A national survey from the U.S. Census Bureau indicated 27% of American adults — more than one out of four — missed their July rent or mortgage payment. Of those who rent, 34% expressed little to no confidence in their ability to make an August payment.

Then, too, millions of Americans who had used the $600-per-week in extra unemployment benefits to help with a rent or mortgage payment no longer have that cushion. Without the extra top-up, families are finding that standard unemployment benefits help with food and other essentials, but little more.

Given the above, and the looming end-of-July deadline, there was widespread expectation that Congress would reach a deal on extending the extra unemployment benefits, and possibly the eviction moratorium.

Instead, the stimulus talks failed. The two sides could not come to an agreement, and, in spite of the stakes — and the potentially horrific cost of outright failure — some wanted no deal at all.  

In light of the “no deal” result, the White House issued a series of executive orders, mandating various forms of relief and eviction protection, to try and step into the breach.

But legal experts and policy scholars say the executive orders are not at all likely to work, for reasons both constitutional and logistical.

To briefly explain, only Congress has the ability to spend taxpayer funds; the executive order language around evictions appeared to be more “suggestion” than “order,” and would not actually protect renters; and even if the orders were legally implemented, the states would have to run the relief payments through nonstandard channels that could take months to set up.

In sum, no relief is coming, and Washington has failed utterly in its effort to keep tens of millions of Americans from falling into a financial abyss.

As a result, America could soon be recreating a modern version of the 1930s “Hooverville” phenomenon — mass-scale shantytowns populated by the newly evicted and homeless.

Then, too, even if Washington delivers a last-minute stimulus patch-up, the U.S. economic picture was already grim, and nowhere near indicative of a bounce back.

For example, a survey from CreditCards.com suggests “nearly 80% of credit card holders say they’re worried they won’t be able to continue making even the minimum payments on their debt,” CNBC reports, and “1 in 4 people say the pandemic has pushed them to take on more credit card debt.” 

In addition, Bloomberg News did an aerial survey of U.S. economic activity in partnership with Orbital Insight, a data-tracking company that uses satellites, drones, and mobile phone geolocation to analyze real-time snapshots of foot traffic, parking lot density, and other forms of alternative data collection.

In analyzing the data, “the picture that emerges is not of a V-shaped recovery,” Bloomberg reported, “but of an economy that’s being reshaped, taking its time to heal and threatening to leave permanent scars.”

The pandemic is also leaving scars, as the total U.S. case count surpasses 5 million, the Midwest braces for a new surge of infections, and states heavily dependent on tourist revenue, like Florida, see revenues and budgets implode.

Remember Mutant Goldilocks.

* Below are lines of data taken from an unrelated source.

This is an optimization exercise on Yosys and OpenROAD, whose aim is small area, a short achievable clock period and few clock cycles, not a production implementation. RTL that was checked went through simulation tests only; none was proved equivalent to the original. Only the layout flow was run in runs 5 to 7; the RTL was not checked for function there.

### flow/design.v
`timescale 1ns / 1ns
module HLSM34 (Clk, Rst, Start, Done, a, b, c, d, zero, z);
	input Clk, Rst, Start;
	output reg Done;
	input [63:0] a;
	input [63:0] b;
	input [63:0] c;
	input [63:0] d;
	input [63:0] zero;
	output [63:0] z;
	localparam M  = 8;               
	localparam QW = 64 + 2*M;        
	localparam CW = 3;  
	localparam SW = 4;     
	reg          busy;               
	reg          ph;                 
	reg          first;              
	reg          okr;                
	reg [CW-1:0] cnt;                
	reg [SW-1:0] shr;                
	reg [67:0]   ws, wc;             
	reg [63:0]   B;                  
	reg [QW-1:0] Q;                  
	assign z = Q[63:0];
	reg [63:0] Bn;
	reg [5:0]  s;
	integer l;
	always @(*) begin
		Bn = B;
		for (l = 5; l >= 0; l = l - 1) begin
			s[l] = ~|(Bn >> (64 - (1 << l)));
			if (s[l]) Bn = Bn << (1 << l);
		end
	end
	wire [6:0]    nmin = ({1'b0, s} + 7'd3) >> 1;                 
	wire [CW-1:0] cf   = (nmin + M - 1) / M;               
	wire [7:0]    shf  = 2 * M * cf - 2 - s;
	wire [CW-1:0] cur  = first ? cf - 1'b1 : cnt;
	wire [SW-1:0] shc  = first ? shf[SW-1:0] : shr;
	wire          last = (cur == 0);
	reg lt2;
	integer k;
	always @(*) begin
		lt2 = 1'b0;
		for (k = 1; k <= 64; k = k + 1)
			lt2 = (B[k-1] & wc[k]) | (B[k-1] & lt2) | (wc[k] & lt2);
	end
	wire okc = lt2;
	wire ok  = first ? okc : okr;
	wire [69:0] D1 = {3'b000, Bn, 3'b000};    
	wire [69:0] D2 = {2'b00, Bn, 4'b0000};    
	wire [2:0]  dh = Bn[62:60];
	wire [67:0] rs [0:M];
	wire [67:0] rc [0:M];
	wire [2*M-1:0] P, N;
	assign rs[0] = ws;
	assign rc[0] = wc;
	genvar i;
	generate
		for (i = 0; i < M; i = i + 1) begin : stage
			wire [69:0] ys = {rs[i], 2'b00};
			wire [69:0] yc = {rc[i], 2'b00};
			wire signed [6:0] est = ys[69:63] + yc[69:63];
			reg signed [6:0] m2, m1, m0, mn1;
			always @(*) begin
				case (dh)
					3'd0: begin m2 = 12; m1 = 4; m0 = -5; mn1 = -13; end
					3'd1: begin m2 = 14; m1 = 4; m0 = -5; mn1 = -15; end
					3'd2: begin m2 = 15; m1 = 4; m0 = -5; mn1 = -16; end
					3'd3: begin m2 = 16; m1 = 4; m0 = -5; mn1 = -17; end
					3'd4: begin m2 = 18; m1 = 6; m0 = -7; mn1 = -19; end
					3'd5: begin m2 = 19; m1 = 6; m0 = -7; mn1 = -20; end
					3'd6: begin m2 = 20; m1 = 6; m0 = -7; mn1 = -21; end
					default: begin m2 = 22; m1 = 6; m0 = -7; mn1 = -23; end
				endcase
			end
			wire g2  = est >= m2;
			wire g1  = est >= m1;
			wire g0  = est >= m0;
			wire gn1 = est >= mn1;
			wire pos = g1;                   
			wire neg = ~g0;                  
			wire two = g2 | ~gn1;            
			wire one = (g1 & ~g2) | (gn1 & ~g0);
			wire [69:0] mq = ({70{one}} & D1) | ({70{two}} & D2);
			wire [69:0] t  = mq ^ {70{pos}};
			wire [67:0] sm, cr;
			csa68 u_csa (.x(ys[67:0]), .y(yc[67:0]), .t(t[67:0]), .s(sm), .c(cr));
			assign rs[i+1] = sm;
			assign rc[i+1] = {cr[66:0], pos};
			assign P[2*(M-1-i) +: 2] = {pos & two, pos & one};
			assign N[2*(M-1-i) +: 2] = {neg & two, neg & one};
		end
	endgenerate
	wire [67:0] fs = rs[M];
	wire [67:0] fc = rc[M];
	wire [67:0] fg = fs & fc;
	wire [67:0] fp = fs | fc;
	wire [67:0] fx = fs ^ fc;
	reg  [66:0] G, Pp, Gn, Pn;
	integer lv, jj;
	always @(*) begin
		G = fg[66:0]; Pp = fp[66:0];
		for (lv = 0; lv < 7; lv = lv + 1) begin
			Gn = G; Pn = Pp;
			for (jj = 0; jj < 67; jj = jj + 1)
				if (jj >= (1 << lv)) begin
					Gn[jj] = G[jj] | (Pp[jj] & G[jj - (1 << lv)]);
					Pn[jj] = Pp[jj] & Pp[jj - (1 << lv)];
				end
			G = Gn; Pp = Pn;
		end
	end
	wire        wneg  = fx[67] ^ G[66];
	wire        wzero = ~|(fx ^ {fp[66:0], 1'b0});
	wire          corr = last & wneg;
	wire [M-1:0] dnz, dng;                   
	genvar di;
	generate
		for (di = 0; di < M; di = di + 1) begin : dig
			assign dnz[di] = |P[2*(M-1-di) +: 2] | |N[2*(M-1-di) +: 2];
			assign dng[di] = |N[2*(M-1-di) +: 2];
		end
	endgenerate
	reg [M:0]     bw;                        
	reg [M-1:0]   hv, hs;                    
	reg [2*M-1:0] V;
	integer kk;
	always @(*) begin
		hv[M-1] = 1'b0; hs[M-1] = 1'b0;
		hv[M-2] = 1'b0; hs[M-2] = 1'b0;
		for (kk = M - 3; kk >= 0; kk = kk - 1) begin
			hv[kk] = hv[kk+1] | dnz[kk+1];
			hs[kk] = dnz[kk+1] ? dng[kk+1] : hs[kk+1];
		end
		bw[M]   = corr;
		bw[M-1] = corr;
		bw[M-2] = dnz[M-1] ? dng[M-1] : corr;
		for (kk = M - 3; kk >= 0; kk = kk - 1)
			bw[kk] = hv[kk] ? hs[kk] : bw[M-2];
		for (kk = 0; kk < M; kk = kk + 1)
			V[2*(M-1-kk) +: 2] = P[2*(M-1-kk) +: 2] - N[2*(M-1-kk) +: 2] - bw[kk];
	end
	wire vneg = dnz[0] ? dng[0] : bw[0];
	localparam HW = QW - 2*M;
	wire [HW-1:0] Qb = Q[HW-1:0] & {HW{~first}};
	reg  [HW:0]   az;                        
	integer jz;
	always @(*) begin
		az[0] = 1'b1;
		for (jz = 0; jz < HW; jz = jz + 1)
			az[jz+1] = az[jz] & ~Qb[jz];
	end
	wire [HW-1:0] Qh = Qb ^ ({HW{vneg}} & az[HW-1:0]);
	wire [QW-1:0] Qn = {Qh, V};
	wire [SW-1:0] sa = last ? shc : {SW{1'b0}};
	wire [QW-1:0] Qr = Qn >> sa;
	wire [QW-1:0] Qs = {Qn[QW-1:64], Qr[63:0]};
	wire [2*M-1:0] lowmask = ~({2*M{1'b1}} << shc);
	wire          lowz = ~|(V & lowmask);
	wire          eq  = wzero & lowz & ok & ~Qh[HW-1];    
	wire skip = first & ~ph & ~okc;          
	wire tocd = ~ph & (skip | (last & ~eq));
	wire early = (|zero[63:60]) & ~(|b[63:60]);
	wire [7:0] ldg;
	genvar gi;
	generate
		for (gi = 0; gi < 8; gi = gi + 1) begin : ldsel
			ld_sel u_ld (.zhi(zero[63:60]), .bhi(b[63:60]), .busy(busy), .tocd(tocd), .ldcd(ldg[gi]));
		end
	endgenerate
	wire [67:0] ldw;                         
	wire [63:0] ldb;
	generate
		for (gi = 0; gi < 68; gi = gi + 1) begin : ldw_b
			assign ldw[gi] = ldg[gi / 17];
		end
		for (gi = 0; gi < 64; gi = gi + 1) begin : ldb_b
			assign ldb[gi] = ldg[4 + gi / 16];
		end
	endgenerate
	wire [67:0] ws_n = busy ? rs[M] : {3'b000, a, 1'b1};
	wire [67:0] wc_n = busy ? rc[M] : {3'b111, ~zero, 1'b1};
	wire [63:0] B_n  = busy ? Bn : b;
	always @(posedge Clk) begin
		Q <= Qs;
		ws <= (ldw & {3'b000, c, 1'b0}) | (~ldw & ws_n);
		wc <= ~ldw & wc_n;
		B  <= (ldb & d) | (~ldb & B_n);
		first <= !busy || tocd;
		cnt   <= cur - 1'b1;
		shr   <= shc;
		okr   <= ok;
	end
	always @(posedge Clk) begin
		if (Rst) begin
			busy <= 0; ph <= 0; Done <= 0;
		end else begin
			Done <= 0;
			if (!busy) begin
				if (Start) begin busy <= 1; ph <= early; end
			end else if (tocd) begin
				ph <= 1;
			end else if (last) begin
				busy <= 0; Done <= 1;
			end
		end
	end
endmodule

The uglier the picture gets today, the more that the Federal Reserve, and the U.S. government, will have to do tomorrow.

As the saying goes, “an ounce of prevention is worth a pound of cure.” Letting the economic situation unravel means swapping ounces for pounds, and, quite possibly, trillions for multi-trillions, or ultimately even tens of trillions. 

In light of the policy reaction function, a scenario where the United States tumbles headlong into the mother of all Great Depressions — worse yet than the 1930s — would be a complete unknown for equities.

And yet that unknown would have massively bullish precedent, as paper asset valuations tend to soar, or even go straight up like a rocket, when a currency is debased so intensely it begins to die. 

If it gets not just bad, but really, really bad, the combined forces of monetary and fiscal response would take the financial system to parts unknown. In a scenario such as that, who knows what the proper valuation multiple is for an inflation-proof stream of cash flows. Forty times? Eighty times? More? As the picture darkens, we’re increasingly likely to find out.